Downtown Mobile Vet – 919-917-8312 –

Exercise is good for you and your pets.  However, have you ever decided to take a run mid day during the summer time?  After recently making that choice in this hot weather, I am still feeling the effects of it.  I felt dizzy, and I couldn’t catch my breath, but it seemed like such a beautiful sunny day and I am a regular runner.  It reminded me that although exercising on a beautiful day is usually good, it could also be dangerous, especially for your pets.  Make sure you assess the weather before you exercise your pet to avoid hyperthermia and heat stroke in your pet, potentially life threatening diseases.  There are 3 common clinical signs to look for and 3 things that you can do if you suspect your pet to have an elevated body temp or heat stroke.

Common causes of hyperthermia (body temp > 103 °F) and heat stroke (body temp > 106 °F) are environmental conditions or situations including hot humid day, mistakenly being confined to an area with limited ventilation (i.e. NO CAR RIDES) or too much exercise and decreased water access.




  1. PANTING/ DROOLING – If your dog is excessively panting or drooling then they need to come inside to AC and get attention.  Dogs naturally pant as a cooling mechanism, but they should be able to control their breathing to some extent if not overheated.
  2. DIFFICULTY BREATHING – is your pet unable to catch their breath or having difficulty breathing.  Other signs may include brick red gum color and increased heart rate. These pets need to be seen by your veterinarian immediately.
  3. ABNORMAL WALKING – if your pet is moderately to severely overheated they may experience stumbling, stupor, or becoming unresponsive. These pets need to be seen by your veterinarian immediately.


Other clinical signs include bloody diarrhea, seizures, and death.

If you have done your best to avoid the causes of hyperthermia and heat stroke and you feel your pet is showing some of these signs then there are some actions that can be done in your home for mild cases.  Please recognize that Moderate to Severe cases need to go to the veterinarian immediately for intravenous fluids and medications.

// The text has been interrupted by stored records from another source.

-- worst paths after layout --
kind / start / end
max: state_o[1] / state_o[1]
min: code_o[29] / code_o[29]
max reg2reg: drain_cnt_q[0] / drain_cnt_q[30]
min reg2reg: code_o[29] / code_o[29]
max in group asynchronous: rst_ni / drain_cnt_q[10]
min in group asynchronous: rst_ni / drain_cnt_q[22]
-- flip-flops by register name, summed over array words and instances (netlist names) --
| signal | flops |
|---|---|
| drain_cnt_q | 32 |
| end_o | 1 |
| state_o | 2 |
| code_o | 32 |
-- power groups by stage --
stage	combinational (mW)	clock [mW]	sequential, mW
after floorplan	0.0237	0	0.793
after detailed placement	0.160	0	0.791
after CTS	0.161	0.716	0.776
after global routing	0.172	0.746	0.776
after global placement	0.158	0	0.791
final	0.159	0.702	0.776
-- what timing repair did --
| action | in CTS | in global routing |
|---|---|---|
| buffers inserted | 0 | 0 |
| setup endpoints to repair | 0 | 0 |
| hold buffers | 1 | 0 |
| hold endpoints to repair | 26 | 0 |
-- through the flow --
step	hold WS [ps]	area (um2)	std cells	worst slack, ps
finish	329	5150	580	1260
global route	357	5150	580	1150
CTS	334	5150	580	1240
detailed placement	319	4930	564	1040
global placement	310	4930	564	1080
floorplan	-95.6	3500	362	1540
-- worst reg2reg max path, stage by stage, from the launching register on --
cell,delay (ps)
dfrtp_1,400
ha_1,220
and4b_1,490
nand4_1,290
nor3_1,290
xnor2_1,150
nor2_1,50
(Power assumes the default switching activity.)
[config.mk]
export PLATFORM = sky130hd
export DESIGN_NAME = id_ex_stage
export DESIGN_NICKNAME = d
export VERILOG_FILES = /design/src/rtl/id_ex_stage.sv
export SDC_FILE = /design/constraint.sdc
export NUM_CORES = 1
export LEC_CHECK = 0
export BUFFER_PORTS_ARGS = -buffer_cell sky130_fd_sc_hd__buf_4
export CAP_MARGIN = 20
export CORE_MARGIN = 2
export CORE_UTILIZATION = 40
export CTS_CLUSTER_SIZE = 28
export DETAILED_ROUTE_END_ITERATION = 10
export PLACE_DENSITY = 0.75
export SLEW_MARGIN = 0
export SYNTH_ARGS = -nofsm -noshare
export SYNTH_HDL_FRONTEND = slang
export SYNTH_SLANG_ARGS = --single-unit
[constraint.sdc]
create_clock -name clk -period 1.2 [get_ports clk]
set_input_delay 0.06 -clock clk [delete_from_list [all_inputs] [get_ports clk]]
set_output_delay 0.06 -clock clk [all_outputs]
set_load 0.05 [all_outputs]
--- config.mk ---
export PLATFORM = sky130hd
export DESIGN_NAME = opb_register_ppc2user
export DESIGN_NICKNAME = d
export VERILOG_FILES = /design/src/rtl/opb_register_ppc2user.sv
export SDC_FILE = /design/constraint.sdc
export NUM_CORES = 1
export LEC_CHECK = 0
export BUFFER_PORTS_ARGS = -buffer_cell sky130_fd_sc_hd__buf_2
export CORE_ASPECT_RATIO = 1.1
export CORE_MARGIN = 3
export CORE_UTILIZATION = 46
export CTS_BUF_LIST = sky130_fd_sc_hd__clkbuf_8
export DETAILED_ROUTE_END_ITERATION = 6
export PLACE_DENSITY = 0.87
export SYNTH_ARGS = -nofsm -noshare
export SYNTH_HDL_FRONTEND = slang
export SYNTH_SLANG_ARGS = --single-unit
--- constraint.sdc ---
create_clock -name OPB_Clk -period 2.5 [get_ports OPB_Clk]
set_clock_uncertainty 0.1 [all_clocks]
set_input_delay 0.5 -clock OPB_Clk [delete_from_list [all_inputs] [get_ports OPB_Clk]]
set_output_delay 0.5 -clock OPB_Clk [all_outputs]
set_load 0.02 [all_outputs]
--- src/rtl/opb_register_ppc2user.sv ---
// OPB slave holding one 32-bit control word written by software and read by fabric logic.
// The whole address window aliases the single register; every hit is acknowledged one cycle later.
module opb_register_ppc2user #(
    parameter logic [31:0] C_BASEADDR    = 32'h0100_E200,
    parameter logic [31:0] C_HIGHADDR    = 32'h0100_E2FF,
    parameter int          C_OPB_AWIDTH  = 32,
    parameter int          C_OPB_DWIDTH  = 32,
    parameter logic [31:0] C_RESET_VALUE = 32'h0000_0000
) (
    input  logic                     OPB_Clk,
    input  logic                     OPB_Rst_n,
    input  logic [0:C_OPB_AWIDTH-1]  OPB_ABus,
    input  logic [0:3]               OPB_BE,
    input  logic [0:C_OPB_DWIDTH-1]  OPB_DBus,
    input  logic                     OPB_RNW,
    input  logic                     OPB_select,
    input  logic                     OPB_seqAddr,
    output logic [0:C_OPB_DWIDTH-1]  Sl_DBus,
    output logic                     Sl_xferAck,
    output logic                     Sl_errAck,
    output logic                     Sl_retry,
    output logic                     Sl_toutSup,
    output logic [31:0]              user_data_out,
    output logic                     user_data_valid
);

    typedef enum logic {
        IDLE = 1'b0,
        ACK  = 1'b1
    } state_t;

    state_t        state_reg, state_next;
    logic [1:0]    rst_sync_reg;
    logic          rst_n_int;
    logic          hit;
    logic [31:0]   merged_word;
    logic [31:0]   data_reg, data_next;
    logic [31:0]   rdata_reg, rdata_next;
    logic          ack_reg, ack_next;
    logic          valid_reg, valid_next;
    logic          unused_seq_addr;

    // Sequential-burst hint is irrelevant: every beat is acknowledged on its own.
    assign unused_seq_addr = OPB_seqAddr;

    // Reset asserts immediately but is released only on a clock edge.
    always_ff @(posedge OPB_Clk or negedge OPB_Rst_n) begin
        if (!OPB_Rst_n) begin
            rst_sync_reg <= 2'b00;
        end else begin
            rst_sync_reg <= {rst_sync_reg[0], 1'b1};
        end
    end

    assign rst_n_int = rst_sync_reg[1];

    assign hit = OPB_select && (OPB_ABus >= C_BASEADDR) && (OPB_ABus <= C_HIGHADDR);

    // Byte lane k of the bus (DBus[8k:8k+7], big-endian) maps onto user bits [31-8k -: 8].
    generate
        for (genvar gi = 0; gi < 4; gi++) begin : g_lane
            assign merged_word[31-8*gi -: 8] = OPB_BE[gi] ? OPB_DBus[8*gi +: 8]
                                                          : data_reg[31-8*gi -: 8];
        end
    endgenerate

    always_comb begin
        state_next = state_reg;
        data_next  = data_reg;
        rdata_next = 32'h0000_0000;
        ack_next   = 1'b0;
        valid_next = 1'b0;
        case (state_reg)
            IDLE: begin
                if (hit) begin
                    state_next = ACK;
                    ack_next   = 1'b1;
                    if (OPB_RNW) begin
                        rdata_next = data_reg;
                    end else begin
                        data_next  = merged_word;
                        valid_next = |OPB_BE;
                    end
                end
            end
            ACK: begin
                state_next = IDLE;
            end
            default: begin
                state_next = IDLE;
            end
        endcase
    end

    always_ff @(posedge OPB_Clk or negedge rst_n_int) begin
        if (!rst_n_int) begin
            state_reg <= IDLE;
            data_reg  <= C_RESET_VALUE;
            rdata_reg <= 32'h0000_0000;
            ack_reg   <= 1'b0;
            valid_reg <= 1'b0;
        end else begin
            state_reg <= state_next;
            data_reg  <= data_next;
            rdata_reg <= rdata_next;
            ack_reg   <= ack_next;
            valid_reg <= valid_next;
        end
    end

    assign Sl_DBus         = rdata_reg;
    assign Sl_xferAck      = ack_reg;
    assign Sl_errAck       = 1'b0;
    assign Sl_retry        = 1'b0;
    assign Sl_toutSup      = 1'b0;
    assign user_data_out   = data_reg;
    assign user_data_valid = valid_reg;

endmodule

# After elaboration in Yosys (flattened, before gate mapping)
# Index checks and enable logic that the tools add are counted.
# classes
n_lt_le_gt_ge,2
n_reduce_logical,7
muxes,9
n_bitwise,2
# ops
operator,count
$mux W32,3
$ge A32 B25 Y1 const B,1
$le A32 B25 Y1 const B,1
$reduce_and A4 Y1,4
$mux W1,5
$reduce_or A4 Y1,1
$logic_and A1 B1 Y1,2
$not A1 Y1,2
$pmux W1 S2,1
# totals
elab_cells,29
regBits,69

# Depth between registers and ports, before layout
# Gate-level depths: netlist (run 1).
# depth
ltp_word,5
mapped_depth,6
ltp_nobuf,4

# Worst setup path after synthesis (run 1)
# Ideal clock, no wire load.
# synth_path
path_kind,input to register
from,in OPB_ABus[9] in the netlist's numbering
to,reg data_reg[16] (netlist: user_data_out[16])
slack_ps,160
stages,4
arrival_ps,2115
path_cell_list,nor4_1 nand4_2 a2111oi_4 mux2_2
# synth_via
elab_chain_len,4
# synth_lines
element,line,source
from (decl),12,"input logic [0:C_OPB_AWIDTH-1] OPB_ABus,"
$ge A32 B25 Y1,57,assign hit = OPB_select && (OPB_ABus >= C_BASEADDR) && (OPB_ABus <= C_HIGHADDR);
$logic_and A1 B1 Y1,57,
$logic_and A1 B1 Y1 (*),57,
$reduce_and A4 Y1 (no source line) (*),n/a,
to (signal assigned),104,data_reg <= data_next;
to (decl),37,"logic [31:0] data_reg, data_next;"
# Mark *: on every way between the ends. The rest lies on a longest branch, timed or not.
# A chain may end at the register's enable or synchronous reset.

==> results.ini, run 1 <==
[run_status]
status = complete, no violations

[floorplan]
core_sq_mm = 0.005430
die_h_microns = 84.95
rows = 28
pin_count = 142
dieArea_sq_mm = 0.006606
start_util = 0.4800
die_w_microns = 77.77

[power_and_ir_drop]
p_leak_nw = 2.099
p_sw_frac = 0.2031
p_clk_frac = 0.441
ir_drop_uv = 418.8
finalPower_mw = 2.160
pwr_density_cell_mw_per_mm2 = 582.3
pwr-share-seq = 0.514
p_int_mw = 1.721
netSwitchingPower_mw = 0.4386
pwr-share-comb = 0.045

[placed_design]
hpwl_microns = 4522
io_buffers = 137
place_ws_ps = -79.53
placed_cell_area_sq_mm = 0.003471
routabilityCongestion = 0.7773

[cts]
htree_num_levels = 3
cts_tree = done
clock-sinks = 68
cts_buffer_depth = 2
cts.reportedPaths.clkPinSlew_ps = 70
cts_root_buf = clkbuf_8
clock_latency_ps = 320
numCtsBuffers = 9

[cells_and_area]
utilization = 0.6829
nFillCells = 413
nets = 399
syn_to_final_growth_pct = 42.29
drive_gt1_frac = 0.6224
finalInstanceArea_sq_mm = 0.003709
diodes = 0
multi_input_area_sq_um = 888.4
regArea_sq_mm = 0.001703

[worst_setup_path]
critPathMaxStageDelay_ps = 400
cpMaxStageDelayCell = dfrtp_1
worst-endpoint-arrival_ps = 2430
reg2regPathDepth = 6
crit_fanout = 8
worstPathRequired_ps = 2600
startpoint_type = flip-flop
critPathKind = reg2reg
cp_cell_sequence = nor4bb_2 > buf_4 > nand2_1 > a2111oi_4 > buf_4 > mux2_2
worstReg2RegStart = Sl_xferAck
reg2reg_slack_ps = 170
path_common_cell = buf_4
endpoint_kind = flip-flop
timing.rr.end = user_data_out[11]

[global_routing]
antenna_found_initial = 0
grt_start_max_net_pins = 43
gr-total-overflow = 0
grt_pass1_wl_microns = 9301
grt_pass1_vias = 2031
grt_usage = 0.1847

[routing]
drtIter0Drc = 32
viasPerCell = 4.665
antenna_left = 0
wl_microns = 5877
drcViolationCount = 0
wire_per_inst_microns = 14.48
vias = 1894
drt_pre_antenna_iters = 2

[sta]
rsz0062_at_grt = false
setup_viol = 0
tightest_slew_ps = 616.3
report.final.hold_viol_count = 0
maxSlewViolCount = 0
finalCriticalPeriod_ps = 2332
fin_ws_ps = 167.5
fmax_mhz = 428.7
slew_headroom = 0.5882
finalSetupTns_ps = 0
min_period_over_period = 0.9330

[synthesis]
yosysTopAreaCell = dfrtp_1
yosysSeqAreaShare = 0.6529
avgSynthCellArea_sq_um = 15.33
ys_seq_elements = 68
synth_top_area_frac = 0.6529
syn-cell-area_sq_mm = 0.002606
synth_cells = 170
yosysWarnings = 0
synth.distinct_cells = 25
yosys-top-cells-area = dfrtp_1 65%, mux2_2 13%, and2_1 7.7%, a2111oi_4 4.2%, nand3_1 1.2%

[min_path]
min_path_type = reg2async

[flow_run]
drv_cap = 0

[stage by stage]
step,cells,hold slack (ps)
floorplan,172,104.4
global placement,389,169.3
detailed placement,389,182.5
CTS,406,189.3
global route,406,235.4
finish,406,170.4
[cells in the mapped netlist]
master and instances:
mux2_1 1, a211oi_1 1, buf_2 1, or4_1 1, nor3_2 1, clkbuf_1 3
mux2_2 31, nor3_1 1, nand4_2 1, nor3b_1 1, or3_1 1, dfrtp_1 68
buf_4 3, nand2_1 3, and3_1 1, conb_1 2, nand3_1 6, o311ai_4 1
inv_1 1, nor4_1 2, a2111oi_4 4, a2111oi_2 1, nand4_1 1, nor4bb_1 2
and2_1 32
[logic make-up (layout without fill, tap and decap cells)]
family / after synthesis / after routing / synth area share
DFF: 68 / 68 / 0.6529
and+or+nand+nor: 53 / 53 / 0.1287
muxes: 32 / 32 / 0.1383
buffers and inverters: 8 / 167 / 0.01632
AOI/OAI and AO/OA: 7 / 7 / 0.06097
other: 2 / 4 / 0.002882
[worst max-delay path by stage]
stage	start	end	slack, ps
after floorplan	OPB_ABus[9]	user_data_out[16]	160
after global placement	OPB_ABus[1]	user_data_out[20]	-50
after detailed placement	OPB_ABus[1]	user_data_out[11]	-80
after CTS	Sl_xferAck	user_data_out[11]	110
after global routing	Sl_xferAck	user_data_out[11]	50
final	Sl_xferAck	user_data_out[11]	170
[critical path: cells and delay by family (launching register included)]
family          cells  cell delay, ps
simple gates        2             610
flops               1             400
compound gates      1             340
mux                 1             350
buf+inv             2             410
[cell type report]
class                   instances  area share
inverters                       1    0.001012
well taps                      75     0.02530
repair buffers                150      0.2152
clock inverters                 3     0.01147
multi-input cells              96      0.2395
flip-flops and latches         68      0.4592
clock buffers                  13     0.04825
[cell usage in the layout, fill, tap and decap left out, drive strengths merged]
master,count
a2111oi,5
a211oi,1
and2,32
and3,1
buf,149
bufinv,1
clkbuf,13
clkinv,1
clkinvlp,1
conb,4
dfrtp,68
dlygate4sd3,1
inv,1
mux2,32
nand2,3
nand3,6
nand4,2
nor3,2
nor3b,1
nor4,2
nor4bb,2
o311ai,1
or3,1
or4,1
[power by group through the flow]
stage	clock network, mW	logic, mW	registers (mW)
finish	0.952	0.0981	1.11
global route	1.02	0.110	1.11
CTS	0.971	0.0986	1.11
detailed placement	0	0.0973	1.13
global placement	0	0.0951	1.13
floorplan	0	0.0212	1.14
[layer usage]
layer	vias up	global-route usage	wire [microns]
met1	906	0.2036	2188
met3	6	0.03609	352
li1	896	-	-
met2	86	0.3442	3262
met5	-	0	0
met4	0	0.07605	74
[repair_timing]
action | CTS | global route
endpoints found under the setup margin | 0 | 22
resized for setup | 0 | 1
hold buffers | 1 | 0
hold endpoints to repair | 2 | 0
buffers inserted | 0 | 0
Note: power is estimated with default switching activity, not from simulation.
==> run 2: changes to the inputs <==
- CORE_UTILIZATION: 46 -> 30
- PLACE_DENSITY: 0.87 -> 0.63
==> results.ini, run 2 (same netlist as run 1, synthesis figures left out) <==
[cts]
post_cts_buffers = 0
clock_latency_ps = 330
cts.reportedPaths.clkPinSlew_ps = 70
cts_buffer_depth = 2
numCtsBuffers = 9
htree_num_levels = 3
clock-sinks = 68
cts_tree = done
cts_root_buf = clkbuf_8

[sta]
tightest_slew_ps = 629.4
finalCriticalPeriod_ps = 2308
fin_ws_ps = 192.0
slew_headroom = 0.5794
report.final.hold_viol_count = 0
fmax_mhz = 433.3
whs_ps = 138.1
maxSlewViolCount = 0
rsz0062_at_grt = false
setup_viol = 0
min_period_over_period = 0.9232

[floorplan]
start_util = 0.3100
rows = 35
pin_count = 142
die_h_microns = 103.8
die_w_microns = 94.87
core_sq_mm = 0.008408
dieArea_sq_mm = 0.009843

[power_and_ir_drop]
pwr_density_cell_mw_per_mm2 = 526.8
p_sw_frac = 0.2224
p_leak_nw = 2.083
p_clk_frac = 0.382
pwr-share-seq = 0.566
finalPower_mw = 1.959
netSwitchingPower_mw = 0.4356
p_int_mw = 1.523
pwr-share-comb = 0.052
ir_drop_uv = 180.9

[placed_design]
routabilityCongestion = 0.7274
hpwl_microns = 4622
io_buffers = 137
place_ws_ps = -170.1
dp.cells = 424

[run_status]
status = complete, no violations

[cells_and_area]
nets = 398
drive_gt1_frac = 0.6140
utilization = 0.4423
final_common_cell = buf_2
final_cell_mix = 137 x buf_2, 67 x dfrtp_1, 32 x and2_1, 31 x mux2_2, 10 x clkbuf_8
diodes = 0
syn_to_final_growth_pct = 42.68
final_cells = 440

[worst_setup_path]
crit_fanout = 8
startpoint_type = flip-flop
worstReg2RegStart = Sl_xferAck
endpoint_kind = flip-flop
reg2regPathDepth = 6
cp_cell_sequence = nor4bb_4 > buf_4 > nand2_1 > a2111oi_4 > buf_4 > mux2_2
worst-endpoint-arrival_ps = 2420
critPathMaxStageDelay_ps = 420
reg2reg_slack_ps = 190
critPathKind = reg2reg
timing.rr.end = user_data_out[11]
path_common_cell = buf_4
worstPathRequired_ps = 2610
cpMaxStageDelayCell = dfrtp_1

[min_path]
min_path_type = reg2async

[global_routing]
grt_start_max_net_pins = 36
grt_usage = 0.1293
grt_pass1_vias = 1948
gr-total-overflow = 0
grt_pass1_wl_microns = 9591
antenna_found_initial = 0

[routing]
drcViolationCount = 0
vias = 1911
wire_per_inst_microns = 13.74
drt_pre_antenna_iters = 4
viasPerCell = 4.343
drtIter0Drc = 49
antenna_left = 0
wl_microns = 6045

[flow_run]
drv_cap = 0

==> run 2: cell count changes in the layout (fill, tap and decap cells not counted), sizes merged <==
cell	previous run	this run
inv	1	3
clkbuf	13	10
buf	149	148
clkinv	1	3
bufinv	1	0
clkinvlp	1	0
==> run 2: worst max-delay path by stage <==
stage                            from           endpoint  cells after the start
after detailed placement  OPB_ABus[1]  user_data_out[11]                      7
after CTS                  Sl_xferAck  user_data_out[11]                      6
final                      Sl_xferAck  user_data_out[11]                      6
after global routing       Sl_xferAck  user_data_out[11]                      6
after global placement    OPB_ABus[1]  user_data_out[15]                      7
after floorplan           OPB_ABus[9]  user_data_out[16]                      4
==> run 2: what timing repair did <==
item                                    in CTS  in global routing
endpoints found under the setup margin       5                 12
endpoints found under the hold margin        2                  0
pin swaps                                    0                  0
gates resized for setup                      1                  1
hold buffers                                 1                  0
cloned                                       0                  0
==> run 2: per-layer routing <==
metal / share of wire / up-vias / GRT usage
li1: - / 899 / -
met3: 0.076 / 7 / 0.04648
met2: 0.51 / 90 / 0.2091
met4: 0.016 / 0 / 0.04948
met5: 0 / - / 0
met1: 0.40 / 915 / 0.1556
==> run 2: final cells by class <==
| type | instances | area (sq um) |
|---|---|---|
| fillers | 814 | 4690 |
| flip-flops and latches | 68 | 1703 |
| multi-input cells | 96 | 897.1 |
| repair buffers | 149 | 815.8 |
| well taps | 111 | 138.9 |
| clock buffers | 10 | 137.6 |
| clock inverters | 5 | 22.52 |
| inverters | 1 | 3.754 |
==> run 2: through the flow <==
step,cell area [sq um],TNS (ps)
after CTS,3710,0
after floorplan,2614,0
final,3719,0
after global placement,3533,-4151
after detailed placement,3533,-4884
after global routing,3719,0
==> run 2: power groups by stage <==
stage	Sequential, mW	Combinational (mW)	Clock, mW
2_1_floorplan	1.14	0.0212	0
3_3_place_gp	1.13	0.0986	0
3_5_place_dp	1.13	0.100	0
4_1_cts	1.11	0.102	0.793
5_1_grt	1.11	0.114	0.844
6_report	1.11	0.101	0.749
==> run 2: worst max-delay path: cells and delay by family, from the launching register on <==
family | cells | cell delay (ps)
compound gates | 1 | 340
buf+inv | 2 | 410
flops | 1 | 420
mux | 1 | 350
simple gates | 2 | 570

  1. WATER – Big ol’ bowl of water! You can help cool your pet by giving cold water.  Additionally, a baby swimming pool may offer some relief during these hot days.
  2. RUBBING ALCOHOL – you can put cold water/rubbing alcohol on your paw pads and the inside of their ear flaps.  These are the only places where your dogs and cats can perspire. This will cause evaporative cooling which is another natural mechanism that animals use to regulate their internal temperature.
  3. AC/FAN – decreasing the environmental temperature gradually and increasing the ventilation can also help decrease your pet’s mild hyperthermia.


If you have any questions how your pet is responding or if the initial steps are not helping then you will need to bring your pet to the veterinarian immediately for advanced diagnostics and possibly hospitalization.  Summer weather is great; we just need to be careful when we enjoy it. Heat stroke is a serious diagnosis and can quickly lead to irreversible changes in your pet’s health including death.